Il Marine, il cane e la
bambina
– Mi leggi una storia? –
Puoi avere tutte le cicatrici che vuoi, puoi avere il grado più alto che riesci
a immaginare, puoi aver riempito le celle di Impel Down fino all’inverosimile,
puoi esserti scontrato con i peggiori malviventi del mondo, ma a una bambina
che ti chiede di leggerle una fiaba ti devi solo arrendere.
– Allora? Sì o no? – pigolò più forte la bambina
Smoker aveva guardato quella mocciosa spingere piano la porta, trattenendo il
fiato; quando aveva visto che lui, anche se ancora a letto dopo gli scontri di
Punk Hazard, era sveglio, seduto con un cuscino bianco dietro le spalle, era decollata con un grandissimo sorriso e gli era
atterrata vicino. Puntellando i gomiti sul materasso gli aveva messo sulle
gambe un libro di fiabe.
« Mi leggi una storia? » aveva detto.
Erano diversi giorni che il Viceammiraglio era per mare, di ritorno dalla
missione di Punk Hazard che si era rivelata un fiasco per la Marina, ma almeno
aveva permesso di salvare tutti quei bambini dal loro destino di cavie umane.
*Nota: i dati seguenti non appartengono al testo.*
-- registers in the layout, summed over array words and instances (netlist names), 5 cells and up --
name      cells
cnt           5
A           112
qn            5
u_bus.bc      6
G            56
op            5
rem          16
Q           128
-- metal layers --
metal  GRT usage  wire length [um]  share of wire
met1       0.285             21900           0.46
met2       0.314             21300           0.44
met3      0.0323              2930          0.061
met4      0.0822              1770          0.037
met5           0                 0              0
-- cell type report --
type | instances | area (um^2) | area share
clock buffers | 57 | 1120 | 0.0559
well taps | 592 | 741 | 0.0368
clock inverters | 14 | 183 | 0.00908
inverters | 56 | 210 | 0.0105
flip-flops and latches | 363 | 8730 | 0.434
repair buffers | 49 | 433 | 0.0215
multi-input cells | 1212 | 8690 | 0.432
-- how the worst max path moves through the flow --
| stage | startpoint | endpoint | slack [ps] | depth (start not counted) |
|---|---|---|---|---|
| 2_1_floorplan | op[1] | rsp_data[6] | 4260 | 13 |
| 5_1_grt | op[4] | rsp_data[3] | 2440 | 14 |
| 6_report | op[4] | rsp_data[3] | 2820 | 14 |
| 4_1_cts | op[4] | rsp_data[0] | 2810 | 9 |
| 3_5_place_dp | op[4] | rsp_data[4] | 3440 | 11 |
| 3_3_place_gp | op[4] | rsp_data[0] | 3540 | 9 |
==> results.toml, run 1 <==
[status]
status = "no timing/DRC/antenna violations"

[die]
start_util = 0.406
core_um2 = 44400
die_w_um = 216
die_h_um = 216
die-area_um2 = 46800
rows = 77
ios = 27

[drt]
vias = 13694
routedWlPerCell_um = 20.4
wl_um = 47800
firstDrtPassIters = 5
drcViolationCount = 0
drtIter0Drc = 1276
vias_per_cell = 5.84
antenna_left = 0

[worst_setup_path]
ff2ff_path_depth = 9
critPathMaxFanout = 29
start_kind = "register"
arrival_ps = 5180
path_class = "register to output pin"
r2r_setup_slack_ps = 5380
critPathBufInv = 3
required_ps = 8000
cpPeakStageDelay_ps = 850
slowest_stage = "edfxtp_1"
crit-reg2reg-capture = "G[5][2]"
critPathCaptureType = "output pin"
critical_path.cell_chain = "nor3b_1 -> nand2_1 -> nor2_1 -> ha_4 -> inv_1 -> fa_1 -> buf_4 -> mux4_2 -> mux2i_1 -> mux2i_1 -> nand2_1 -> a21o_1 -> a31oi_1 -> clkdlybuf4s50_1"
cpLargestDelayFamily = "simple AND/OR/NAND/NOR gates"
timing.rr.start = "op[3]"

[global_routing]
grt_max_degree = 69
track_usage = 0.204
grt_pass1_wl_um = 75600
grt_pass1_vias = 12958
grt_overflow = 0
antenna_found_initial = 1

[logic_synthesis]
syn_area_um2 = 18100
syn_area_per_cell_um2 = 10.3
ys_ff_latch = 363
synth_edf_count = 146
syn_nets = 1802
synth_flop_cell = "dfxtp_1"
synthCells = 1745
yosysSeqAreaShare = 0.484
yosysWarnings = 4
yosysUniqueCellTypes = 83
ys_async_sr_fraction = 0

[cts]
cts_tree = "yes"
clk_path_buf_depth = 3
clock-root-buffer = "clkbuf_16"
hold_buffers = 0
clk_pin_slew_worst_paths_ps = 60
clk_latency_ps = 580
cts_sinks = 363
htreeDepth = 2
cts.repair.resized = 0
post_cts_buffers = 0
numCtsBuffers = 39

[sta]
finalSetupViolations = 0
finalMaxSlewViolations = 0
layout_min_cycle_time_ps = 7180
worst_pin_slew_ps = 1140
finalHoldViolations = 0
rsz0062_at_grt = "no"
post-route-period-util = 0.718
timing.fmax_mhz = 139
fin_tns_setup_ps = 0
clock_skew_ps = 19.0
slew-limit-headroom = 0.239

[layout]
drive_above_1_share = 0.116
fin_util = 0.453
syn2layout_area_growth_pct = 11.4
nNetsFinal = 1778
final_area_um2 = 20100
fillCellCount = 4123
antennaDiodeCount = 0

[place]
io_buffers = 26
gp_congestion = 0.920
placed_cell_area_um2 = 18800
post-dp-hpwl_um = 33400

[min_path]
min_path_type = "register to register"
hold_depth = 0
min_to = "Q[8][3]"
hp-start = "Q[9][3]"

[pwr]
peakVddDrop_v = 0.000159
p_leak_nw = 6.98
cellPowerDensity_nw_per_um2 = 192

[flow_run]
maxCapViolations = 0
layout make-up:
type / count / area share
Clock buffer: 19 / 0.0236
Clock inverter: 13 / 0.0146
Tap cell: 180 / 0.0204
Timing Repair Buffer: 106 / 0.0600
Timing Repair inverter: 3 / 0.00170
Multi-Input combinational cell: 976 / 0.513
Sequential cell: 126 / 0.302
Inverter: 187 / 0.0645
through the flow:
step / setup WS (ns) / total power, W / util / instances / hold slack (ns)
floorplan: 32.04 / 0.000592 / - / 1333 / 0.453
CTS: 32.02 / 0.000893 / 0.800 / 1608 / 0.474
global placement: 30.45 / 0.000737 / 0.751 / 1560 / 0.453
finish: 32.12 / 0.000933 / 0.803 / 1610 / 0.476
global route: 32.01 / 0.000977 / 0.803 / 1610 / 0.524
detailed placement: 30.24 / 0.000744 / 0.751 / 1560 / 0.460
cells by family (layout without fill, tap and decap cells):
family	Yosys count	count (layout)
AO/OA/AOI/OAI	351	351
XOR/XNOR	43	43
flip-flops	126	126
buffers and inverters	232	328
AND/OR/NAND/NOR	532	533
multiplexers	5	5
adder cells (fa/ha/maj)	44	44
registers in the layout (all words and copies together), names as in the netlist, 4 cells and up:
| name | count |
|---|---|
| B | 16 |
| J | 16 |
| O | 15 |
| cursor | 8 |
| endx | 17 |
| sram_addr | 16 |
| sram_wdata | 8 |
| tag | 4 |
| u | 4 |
This is an optimization exercise on Yosys and OpenROAD, whose aim is small area, a short achievable clock period and few clock cycles per item, not a production implementation.
At most, simulation tests tie the RTL to the original design; equivalence was not proved.
Power is estimated from default activity; no workload was simulated.

==> flow/design.v (excerpt) <==
module k2000_payload_codec (
    input  wire        clk,
    input  wire        rst,
    input  wire        cmd_valid,
    output wire        cmd_ready,
    input  wire        cmd_dir,       
    input  wire [3:0]  cmd_n,         
    input  wire [20:0] cmd_size,      
    input  wire        in_valid,
    output wire        in_ready,
    input  wire [7:0]  in_data,
    input  wire        in_last,
    output wire        out_valid,
    input  wire        out_ready,
    output wire [7:0]  out_data,
    output wire        out_last,
    output wire        done,
    output wire [2:0]  status,
    output wire [23:0] info_a,
    output wire [23:0] info_b
);
Size in the first run: about 1600 cells after synthesis, about 100 I/O pins.
==> flow/config.mk <==
export PLATFORM = sky130hd
export DESIGN_NAME = k2000_payload_codec
export DESIGN_NICKNAME = k2000_payload_codec
export VERILOG_FILES = /design/flow/design.v
export SDC_FILE = /design/flow/constraint.sdc
export NUM_CORES = 4
export LEC_CHECK = 0
export CAP_MARGIN = 20
export CORE_MARGIN = 2
export CORE_UTILIZATION = 40
export CTS_BUF_LIST = sky130_fd_sc_hd__clkbuf_4 sky130_fd_sc_hd__clkbuf_8
export CTS_CLUSTER_SIZE = 20
export SETUP_SLACK_MARGIN = 5
export SLEW_MARGIN = 20
==> flow/constraint.sdc <==
create_clock -name core_clock -period 10.0 [get_ports {clk}]
set_input_delay 2.0000 -clock core_clock [delete_from_list [all_inputs] [get_ports {clk}]]
set_output_delay 2.0000 -clock core_clock [all_outputs]
set_load 0.01 [all_outputs]
standard.sh (not shown) runs the stock make flow with config.mk's settings and CLKGATE_MAP_FILE= SYNTH_SCRIPT=/design/flow/synth_recipe.tcl, a recipe that flattens the netlist after the stock synthesis.
==> flow/flow/run.sh <==
#!/bin/bash
# Standard ORFS layout (the standard.sh, its synthesis unchanged) with a
# tighter timing-repair target and buf_1 port buffers. The clock period and
# SDC are the standard flow's own (constraint.sdc).
set -euo pipefail
bash standard.sh \
  "SETUP_SLACK_MARGIN=6.3" \
  "BUFFER_PORTS_ARGS=-buffer_cell sky130_fd_sc_hd__buf_1" \
  finish > standard.log 2>&1
Testbench counts at the start, summed over its fixed seeds: cycles 55,644, items 27,958.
Adesso i marmocchi scorrazzavano liberi e felici sul vascello, tenuti a mala
pena a bada da Tashigi, rimossa momentaneamente dai suoi incarichi militari
perché, salvo lei e Smoker, che comunque era ancora convalescente, nessuno
sulla nave era in grado di gestire dei bambini, e un semplice momento di gioco
poteva rivelarsi letale per tutti.
Tashigi era molto inesperta, ma gli uomini dell’equipaggio poterono constatare
quanto miracoloso potesse essere il cosiddetto “istinto materno” anche in una
persona che non aveva mai pensato di allevare dei bambini. A parte qualche
suggerimento del suo superiore, infatti, la ragazza si era rivelata una madre
temporanea piena di buonsenso.
Ma nonostante le sue buone qualità, non era onnisciente, e succedeva spesso che
qualche bambino prendesse l’iniziativa staccandosi dal branco e intraprendesse
una personale avventura tra le stanze della grande nave.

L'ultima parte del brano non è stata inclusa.